Exhibition views of Oscillate Sequence, ThisWeekendRoom
Credit
Curated by ThisWeekendRoom
Collaborated with ASIA ART CENTER, Weserhalle
ArtistsㅣCarlo D’Anselmi, Maxim Brandt, Shinyoung Park
TextㅣJihyung Park
Frame | Yoorim Kim, Soho
Photographs | Jungwoo Lee
Oscillate Sequence departs from the characteristics found in the works of Carlo D’Anselmi, Maxim Brandt, and Shinyoung Park, who produce images from different motives. Each of their paintings is a chain of mise-en-scène woven by their imagination. The objects depicted in the frames, varying in texture and size, are composed of everyday people and objects, yet they possess a theatrical and unrealistic feel. The artists use intense contrasts of light and shade and a wide spectrum of colors, appropriating traditional representational techniques as needed, and constructing a poetic formative language through the careful collage of visual references. The exhibition positions the three artists as editors who weave a narrative based on independent sources and seek to examine what aspects of reality the montages they present reflect.
Carlo D’Anselmi depicts lovers under the light of nature and city night, as well as the flowers, birds, cats and trees that fill their surroundings. His paintings echo the footsteps of predecessors like Paul Gauguin and Henri Rousseau, who painted with a primal energy. His paintings feature warm exchanges of gaze, varied materials, and a rhythm of bold strokes and shimmering colors. Ordinary acts, such as lying down, reading a book, or making eye contact, combined with the intensity of the light falling on the body, the various shapes of shadows, and the abstract patterns interspersed throughout suggest a mysterious dreamlike story. The subtle facial expressions of figures with closed eyes, still and aware of the air, smells, light and temperature, evoke a myriad of emotions that language cannot fully describe yet clearly exist. In particular, the fundamental sense of love and solidarity that has motivated humanity to create for centuries a dynamic source of thought in his work.
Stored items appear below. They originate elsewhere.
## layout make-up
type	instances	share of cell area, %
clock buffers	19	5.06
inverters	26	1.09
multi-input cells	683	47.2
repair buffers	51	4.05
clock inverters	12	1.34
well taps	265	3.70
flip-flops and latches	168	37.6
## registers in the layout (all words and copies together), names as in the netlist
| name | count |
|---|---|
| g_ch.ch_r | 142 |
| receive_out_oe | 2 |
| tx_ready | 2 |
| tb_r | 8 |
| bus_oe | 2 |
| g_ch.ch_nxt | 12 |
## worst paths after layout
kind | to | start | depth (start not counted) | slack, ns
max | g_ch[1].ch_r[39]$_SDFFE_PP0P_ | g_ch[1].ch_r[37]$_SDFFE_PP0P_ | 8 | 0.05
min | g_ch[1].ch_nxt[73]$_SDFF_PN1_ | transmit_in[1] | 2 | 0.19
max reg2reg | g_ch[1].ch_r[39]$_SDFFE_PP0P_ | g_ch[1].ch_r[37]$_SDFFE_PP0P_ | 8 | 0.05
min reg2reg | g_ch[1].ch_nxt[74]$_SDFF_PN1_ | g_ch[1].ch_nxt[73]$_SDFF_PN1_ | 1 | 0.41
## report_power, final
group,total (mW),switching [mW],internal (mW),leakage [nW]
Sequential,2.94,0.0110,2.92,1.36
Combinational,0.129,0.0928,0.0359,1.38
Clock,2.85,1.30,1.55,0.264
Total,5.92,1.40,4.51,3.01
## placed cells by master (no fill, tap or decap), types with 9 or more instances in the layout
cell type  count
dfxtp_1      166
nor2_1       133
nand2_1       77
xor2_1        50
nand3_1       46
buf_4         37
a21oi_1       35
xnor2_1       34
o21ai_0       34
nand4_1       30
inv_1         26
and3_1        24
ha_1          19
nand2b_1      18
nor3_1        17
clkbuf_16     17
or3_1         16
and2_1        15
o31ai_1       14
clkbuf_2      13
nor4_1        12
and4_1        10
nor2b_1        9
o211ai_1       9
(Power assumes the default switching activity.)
## src/core/vccd_pkg.sv

```systemverilog
package vccd_pkg;
  localparam int             APB_AW       = 12;
  localparam int             IDX_W        = 10;
  // register indices; byte address is four times the index
  localparam logic [IDX_W-1:0] IDX_CAL_CTRL = 10'h018;
  localparam logic [IDX_W-1:0] IDX_RDBACK   = 10'h01F;
  localparam logic [IDX_W-1:0] IDX_CH_BASE  = 10'h190;
  localparam logic [IDX_W-1:0] IDX_VDIV     = 10'h1E0;
  localparam logic [IDX_W-1:0] IDX_SRC_SEL  = 10'h1E1;
  localparam logic [IDX_W-1:0] IDX_UPDATE   = 10'h232;
  localparam int             CH_STRIDE    = 3;
  localparam int             NUM_CH       = 3;
  // field positions
  localparam int             CAL_START_BIT = 0;
  localparam int             CAL_DIV_LSB   = 1;
  localparam int             CAL_DONE_BIT  = 6;
  localparam int             UPD_BIT       = 0;
  localparam int             BYPASS_BIT    = 7;
  localparam int             START_HI_BIT  = 5;
  localparam int             DCCOFF_BIT    = 0;
  // reset values
  localparam logic [2:0]     CAL_CTRL_RST = 3'h0;
  localparam logic [1:0]     SRC_RST      = 2'h0;
  localparam logic [2:0]     VDIV_RST     = 3'h0;
  localparam logic [7:0]     CH_MN_RST    = 8'h00;
  localparam logic [6:0]     CH_CTL_RST   = 7'h00;
  localparam logic           DCCOFF_RST   = 1'b0;
  // calibration timing and post-divider ratio range
  localparam logic [12:0]    CAL_CYCLES   = 13'd4400;
  localparam logic [4:0]     CAL_DIV_0    = 5'h02;
  localparam logic [4:0]     CAL_DIV_1    = 5'h04;
  localparam logic [4:0]     CAL_DIV_2    = 5'h08;
  localparam logic [4:0]     CAL_DIV_3    = 5'h10;
  localparam logic [2:0]     VDIV_MIN     = 3'h2;
  localparam logic [2:0]     VDIV_MAX     = 3'h6;

  typedef enum logic [1:0] {
    SRC_EXT_DIV = 2'h0,
    SRC_EXT_DIR = 2'h1,
    SRC_VCO_DIV = 2'h2,
    SRC_BAD     = 2'h3
  } vccd_src_t;

  typedef enum logic [1:0] {CAL_IDLE, CAL_RUN, CAL_RELEASE} vccd_cal_st_t;
endpackage : vccd_pkg

```

## src/core/vccd_chdiv.sv

```systemverilog
`timescale 1ns/1ps
module vccd_chdiv (
  // clock and reset
  input  wire logic       pclk,
  input  wire logic       presetn,
  // divider input clock, as level and edges
  input  wire logic       in_level,
  input  wire logic       in_rise,
  input  wire logic       in_fall,
  // configuration
  input  wire logic       hold,
  input  wire logic       bypass,
  input  wire logic [3:0] m_low,
  input  wire logic [3:0] n_high,
  input  wire logic       dcc_off,
  input  wire logic       start_high,
  input  wire logic [4:0] phase,
  // divided clock
  output logic            out_level
);
  import vccd_pkg::*;

  logic       run_reg;
  logic       ph_hi_reg;
  logic       pend_reg;
  logic [4:0] dly_reg;
  logic [3:0] cnt_reg;

  wire [3:0] len     = ph_hi_reg ? n_high : m_low;
  wire       dcc_act = ~dcc_off && ({1'b0, m_low} == ({1'b0, n_high} + 5'h01));
  wire       ph_end  = run_reg && in_rise && (cnt_reg == len);

  // phase counter: each phase lasts len+1 input cycles
  always_ff @(posedge pclk or negedge presetn) begin
    if (!presetn) begin
      run_reg   <= 1'b0;
      ph_hi_reg <= 1'b0;
      dly_reg   <= 5'h00;
      cnt_reg   <= 4'h0;
    end else if (hold || bypass) begin
      run_reg   <= 1'b0;
      ph_hi_reg <= start_high;
      dly_reg   <= phase;
      cnt_reg   <= 4'h0;
    end else if (in_rise && !run_reg) begin
      if (dly_reg == 5'h00) begin
        run_reg <= 1'b1;
        cnt_reg <= 4'h0;
      end else begin
        dly_reg <= dly_reg - 5'h01;
      end
    end else if (ph_end) begin
      ph_hi_reg <= ~ph_hi_reg;
      cnt_reg   <= 4'h0;
    end else if (in_rise) begin
      cnt_reg <= cnt_reg + 4'h1;
    end
  end

  // output: high-to-low slips half an input cycle when correcting odd ratios
  always_ff @(posedge pclk or negedge presetn) begin
    if (!presetn) begin
      out_level <= 1'b0;
      pend_reg  <= 1'b0;
    end else if (bypass && !hold) begin
      out_level <= in_level;
      pend_reg  <= 1'b0;
    end else if (hold) begin
      out_level <= start_high;
      pend_reg  <= 1'b0;
    end else if (ph_end && ph_hi_reg && dcc_act) begin
      pend_reg  <= 1'b1;
    end else if (pend_reg && in_fall) begin
      out_level <= 1'b0;
      pend_reg  <= 1'b0;
    end else if (ph_end) begin
      out_level <= ~ph_hi_reg;
    end else if (run_reg && !pend_reg) begin
      out_level <= ph_hi_reg;
    end
  end
endmodule : vccd_chdiv

```

## src/core/vccd_top.sv

```systemverilog
// The implementer's own choice: the APB slave port.
`timescale 1ns/1ps
module vccd_top (
  // clock and reset
  input  wire logic                        pclk,
  input  wire logic                        presetn,
  // apb slave
  input  wire logic [vccd_pkg::APB_AW-1:0] paddr,
  input  wire logic                        psel,
  input  wire logic                        penable,
  input  wire logic                        pwrite,
  input  wire logic [31:0]                 pwdata,
  output logic      [31:0]                 prdata,
  output logic                             pready,
  output logic                             pslverr,
  // reference divider output and clock sources
  input  wire logic                        pfd_in,
  input  wire logic                        vco_in,
  input  wire logic                        ext_in,
  // distribution outputs and loop control
  output logic      [5:0]                  clk_out,
  output logic                             cal_sync_hold,
  output logic                             loop_closed
);
  import vccd_pkg::*;

  // shadow (written) and active (after update) copies
  logic [2:0] sh_cal_reg;
  logic [2:0] act_cal_reg;
  logic [1:0] sh_src_reg;
  logic [1:0] act_src_reg;
  logic [2:0] sh_vdiv_reg;
  logic [2:0] act_vdiv_reg;
  logic [7:0] sh_mn_reg  [NUM_CH];
  logic [7:0] act_mn_reg [NUM_CH];
  logic [6:0] sh_ctl_reg [NUM_CH];
  logic [6:0] act_ctl_reg[NUM_CH];
  logic       sh_dcc_reg [NUM_CH];
  logic       act_dcc_reg[NUM_CH];

  // calibration state
  vccd_cal_st_t cal_st_reg;
  logic [4:0]   div_cnt_reg;
  logic [12:0]  cyc_cnt_reg;
  logic         cal_done_reg;
  logic         pfd_prev_reg;

  // distribution path state
  logic       src_prev_reg;
  logic [2:0] pd_cnt_reg;
  logic       pd_level_reg;
  logic       ch_level_reg;
  logic       ch_prev_reg;
  logic [NUM_CH-1:0] ch_out;

  // apb decode
  wire [IDX_W-1:0] idx     = paddr[APB_AW-1:2];
  wire             aligned = (paddr[1:0] == 2'h0);
  wire             setup   = psel && !penable;
  wire             wr      = psel && penable && pready && pwrite;
  wire             hit_cal = aligned && (idx == IDX_CAL_CTRL);
  wire             hit_rb  = aligned && (idx == IDX_RDBACK);
  wire             hit_src = aligned && (idx == IDX_SRC_SEL);
  wire             hit_vd  = aligned && (idx == IDX_VDIV);
  wire             hit_upd = aligned && (idx == IDX_UPDATE);
  wire [NUM_CH-1:0] hit_mn;
  wire [NUM_CH-1:0] hit_ctl;
  wire [NUM_CH-1:0] hit_dcc;

  genvar gi;
  generate
    for (gi = 0; gi < NUM_CH; gi++) begin : g_dec
      localparam logic [IDX_W-1:0] BASE = IDX_CH_BASE + IDX_W'(CH_STRIDE * gi);
      assign hit_mn[gi]  = aligned && (idx == BASE);
      assign hit_ctl[gi] = aligned && (idx == BASE + 10'h001);
      assign hit_dcc[gi] = aligned && (idx == BASE + 10'h002);
    end
  endgenerate

  wire mapped = hit_cal || hit_rb || hit_src || hit_vd || hit_upd
                || (|hit_mn) || (|hit_ctl) || (|hit_dcc);

  // update transfer: only a one in bit 0 moves shadow to active
  wire upd_fire = wr && hit_upd && pwdata[UPD_BIT];

  // start only on a clear-to-set transition of the active start bit
  wire cal_start = upd_fire && sh_cal_reg[CAL_START_BIT]
                   && !act_cal_reg[CAL_START_BIT];

  // read mux
  logic [7:0] rd_byte;
  always_comb begin
    rd_byte = 8'h00;
    if (hit_cal) rd_byte = {5'h00, sh_cal_reg};
    if (hit_rb)  rd_byte[CAL_DONE_BIT] = cal_done_reg;
    if (hit_src) rd_byte = {6'h00, sh_src_reg};
    if (hit_vd)  rd_byte = {5'h00, sh_vdiv_reg};
    for (int i = 0; i < NUM_CH; i++) begin
      if (hit_mn[i])  rd_byte = sh_mn_reg[i];
      if (hit_ctl[i]) rd_byte = {1'b0, sh_ctl_reg[i]};
      if (hit_dcc[i]) rd_byte = {7'h00, sh_dcc_reg[i]};
    end
  end

  // apb answer: captured in setup, so access phase is one cycle
  always_ff @(posedge pclk or negedge presetn) begin
    if (!presetn) begin
      pready  <= 1'b0;
      prdata  <= 32'h0000_0000;
      pslverr <= 1'b0;
    end else begin
      pready  <= setup;
      prdata  <= setup ? {24'h00_0000, rd_byte} : 32'h0000_0000;
      pslverr <= setup && !mapped;
    end
  end

  // shadow writes; unmapped and read-only targets are ignored
  always_ff @(posedge pclk or negedge presetn) begin
    if (!presetn) begin
      sh_cal_reg  <= CAL_CTRL_RST;
      sh_src_reg  <= SRC_RST;
      sh_vdiv_reg <= VDIV_RST;
    end else if (wr) begin
      if (hit_cal) sh_cal_reg  <= pwdata[2:0];
      if (hit_src) sh_src_reg  <= pwdata[1:0];
      if (hit_vd)  sh_vdiv_reg <= pwdata[2:0];
    end
  end

  // active copies follow shadows only on an update transfer
  always_ff @(posedge pclk or negedge presetn) begin
    if (!presetn) begin
      act_cal_reg  <= CAL_CTRL_RST;
      act_src_reg  <= SRC_RST;
      act_vdiv_reg <= VDIV_RST;
    end else if (upd_fire) begin
      act_cal_reg  <= sh_cal_reg;
      act_src_reg  <= sh_src_reg;
      act_vdiv_reg <= sh_vdiv_reg;
    end
  end

  // per-channel shadow and active registers
  generate
    for (gi = 0; gi < NUM_CH; gi++) begin : g_chreg
      always_ff @(posedge pclk or negedge presetn) begin
        if (!presetn) begin
          sh_mn_reg[gi]  <= CH_MN_RST;
          sh_ctl_reg[gi] <= CH_CTL_RST;
          sh_dcc_reg[gi] <= DCCOFF_RST;
        end else if (wr) begin
          if (hit_mn[gi])  sh_mn_reg[gi]  <= pwdata[7:0];
          if (hit_ctl[gi]) sh_ctl_reg[gi] <= {pwdata[BYPASS_BIT], pwdata[START_HI_BIT:0]};
          if (hit_dcc[gi]) sh_dcc_reg[gi] <= pwdata[DCCOFF_BIT];
        end
      end
      always_ff @(posedge pclk or negedge presetn) begin
        if (!presetn) begin
          act_mn_reg[gi]  <= CH_MN_RST;
          act_ctl_reg[gi] <= CH_CTL_RST;
          act_dcc_reg[gi] <= DCCOFF_RST;
        end else if (upd_fire) begin
          act_mn_reg[gi]  <= sh_mn_reg[gi];
          act_ctl_reg[gi] <= sh_ctl_reg[gi];
          act_dcc_reg[gi] <= sh_dcc_reg[gi];
        end
      end
    end
  endgenerate

  // calibration divisor from the two-bit field
  logic [4:0] cal_div;
  always_comb begin
    unique case (act_cal_reg[CAL_DIV_LSB +: 2])
      2'h0: cal_div = CAL_DIV_0;
      2'h1: cal_div = CAL_DIV_1;
      2'h2: cal_div = CAL_DIV_2;
      2'h3: cal_div = CAL_DIV_3;
    endcase
  end

  // the run state only advances on reference divider edges, so no reference means no progress
  wire pfd_rise = pfd_in && !pfd_prev_reg;
  wire cal_tick = pfd_rise && (div_cnt_reg == cal_div - 5'h01);
  wire cal_last = cal_tick && (cyc_cnt_reg == CAL_CYCLES - 13'd1);

  always_ff @(posedge pclk or negedge presetn) begin
    if (!presetn) pfd_prev_reg <= 1'b0;
    else          pfd_prev_reg <= pfd_in;
  end

  // calibration sequencer; a fresh start restarts the count in any state
  always_ff @(posedge pclk or negedge presetn) begin
    if (!presetn) begin
      cal_st_reg    <= CAL_IDLE;
      div_cnt_reg   <= 5'h00;
      cyc_cnt_reg   <= 13'd0;
      cal_done_reg  <= 1'b0;
      cal_sync_hold <= 1'b0;
      loop_closed   <= 1'b0;
    end else if (cal_start) begin
      cal_st_reg    <= CAL_RUN;
      div_cnt_reg   <= 5'h00;
      cyc_cnt_reg   <= 13'd0;
      cal_done_reg  <= 1'b0;
      cal_sync_hold <= 1'b1;
      loop_closed   <= 1'b0;
    end else begin
      unique case (cal_st_reg)
        CAL_IDLE: ;
        CAL_RUN: begin
          if (pfd_rise) begin
            div_cnt_reg <= cal_tick ? 5'h00 : div_cnt_reg + 5'h01;
          end
          if (cal_last) begin
            cal_st_reg    <= CAL_RELEASE;
            cal_done_reg  <= 1'b1;
            cal_sync_hold <= 1'b0;
          end else if (cal_tick) begin
            cyc_cnt_reg <= cyc_cnt_reg + 13'd1;
          end
        end
        CAL_RELEASE: begin
          cal_st_reg  <= CAL_IDLE;
          loop_closed <= 1'b1;
        end
      endcase
    end
  end

  // source selection; the illegal code keeps the channels quiet
  wire src_ok   = (act_src_reg != SRC_BAD);
  wire use_pdiv = (act_src_reg == SRC_EXT_DIV) || (act_src_reg == SRC_VCO_DIV);
  wire src_lvl  = (act_src_reg == SRC_VCO_DIV) ? vco_in : ext_in;
  wire src_rise = src_lvl && !src_prev_reg;

  // post-divider ratio 2..6, out-of-range codes clamp to 6
  wire [2:0] pd_ratio = (act_vdiv_reg > (VDIV_MAX - VDIV_MIN)) ? VDIV_MAX
                        : act_vdiv_reg + VDIV_MIN;
  wire [2:0] pd_next  = (pd_cnt_reg == pd_ratio - 3'h1) ? 3'h0 : pd_cnt_reg + 3'h1;

  // post-divider: odd ratios give the uneven duty the channels may correct
  always_ff @(posedge pclk or negedge presetn) begin
    if (!presetn) begin
      src_prev_reg <= 1'b0;
      pd_cnt_reg   <= 3'h0;
      pd_level_reg <= 1'b0;
    end else begin
      src_prev_reg <= src_lvl;
      if (src_rise) begin
        pd_cnt_reg   <= pd_next;
        pd_level_reg <= (pd_next < (pd_ratio >> 1));
      end
    end
  end

  // channel input level and its edges
  wire ch_rise = ch_level_reg && !ch_prev_reg;
  wire ch_fall = !ch_level_reg && ch_prev_reg;

  always_ff @(posedge pclk or negedge presetn) begin
    if (!presetn) begin
      ch_level_reg <= 1'b0;
      ch_prev_reg  <= 1'b0;
    end else begin
      ch_level_reg <= src_ok && (use_pdiv ? pd_level_reg : src_lvl);
      ch_prev_reg  <= ch_level_reg;
    end
  end

  // three channel dividers, each feeding a pair of outputs
  generate
    for (gi = 0; gi < NUM_CH; gi++) begin : g_ch
      vccd_chdiv u_div (
        .pclk       (pclk),
        .presetn    (presetn),
        .in_level   (ch_level_reg),
        .in_rise    (ch_rise),
        .in_fall    (ch_fall),
        .hold       (cal_sync_hold),
        .bypass     (act_ctl_reg[gi][6]),
        .m_low      (act_mn_reg[gi][7:4]),
        .n_high     (act_mn_reg[gi][3:0]),
        .dcc_off    (act_dcc_reg[gi]),
        .start_high (act_ctl_reg[gi][START_HI_BIT]),
        .phase      (act_ctl_reg[gi][4:0]),
        .out_level  (ch_out[gi])
      );
    end
  endgenerate

  // both outputs of a pair come from the shared divider
  always_ff @(posedge pclk or negedge presetn) begin
    if (!presetn) clk_out <= 6'h00;
    else          clk_out <= {ch_out[2], ch_out[2], ch_out[1], ch_out[1], ch_out[0], ch_out[0]};
  end
endmodule : vccd_top

```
Maxim Brandt, on the other hand, is interested in the universal messages of the world and chooses to apply the implicit logic of poetry to his work. Traditional oil painting techniques, graffiti and sleek digital graphic elements collide in his paintings to create a fictionalized space. For example, a skeleton suddenly appears in the middle of a sunset-filled romantic painting, while graffiti and objects symbolizing themes from literature, music, and art are added in front of a dark forest setting that resembles a scene from a science fiction novel. These symbols are drawn from real-life creatures, unrelated events, or borrowed from cultural and artistic references. Each chaotic and beautiful utopia is a place filled with allegory and metaphor, breaking down the walls between everyday life and dreams, human and non-human, present and past, nature and civilization, and creating a space for fictional scenes to penetrate reality.
Shinyoung Park’s monotype works are densely populated with iconography, both artificial and natural. Her figures might be hanging colorfully patterned fish from a tree or deep in thought, unaware of the birds flying overhead. These cryptic scenes are extracted from different fragments of reality she has recently witnessed, forming an omnibus of thoughts. The restriction of physical movement due to the pandemic has opened up new possibilities for the synchronic and diachronic movement of time. From browsing vintage photos online to buying old objects to witnessing environment changes through screens, Park feels curiosity, anxiety, fear, and nostalgia for what humans have built. These changes in how she experiences the world soon influence the images she creates, evolving her work into landscapes woven with increasingly complex symbols.
The three artists consider the micro and macro factors that shape their lives as the basis for their work. For them, the catalysts of art are the emotions triggered by relationships with others, the tensions and concerns arising between humans and nature, and the Vanitas question posed at every turn of life. Ultimately, these sequences oscillate between material bases and metaphysical ideas, slowly tapping into the audience’s memory and senses.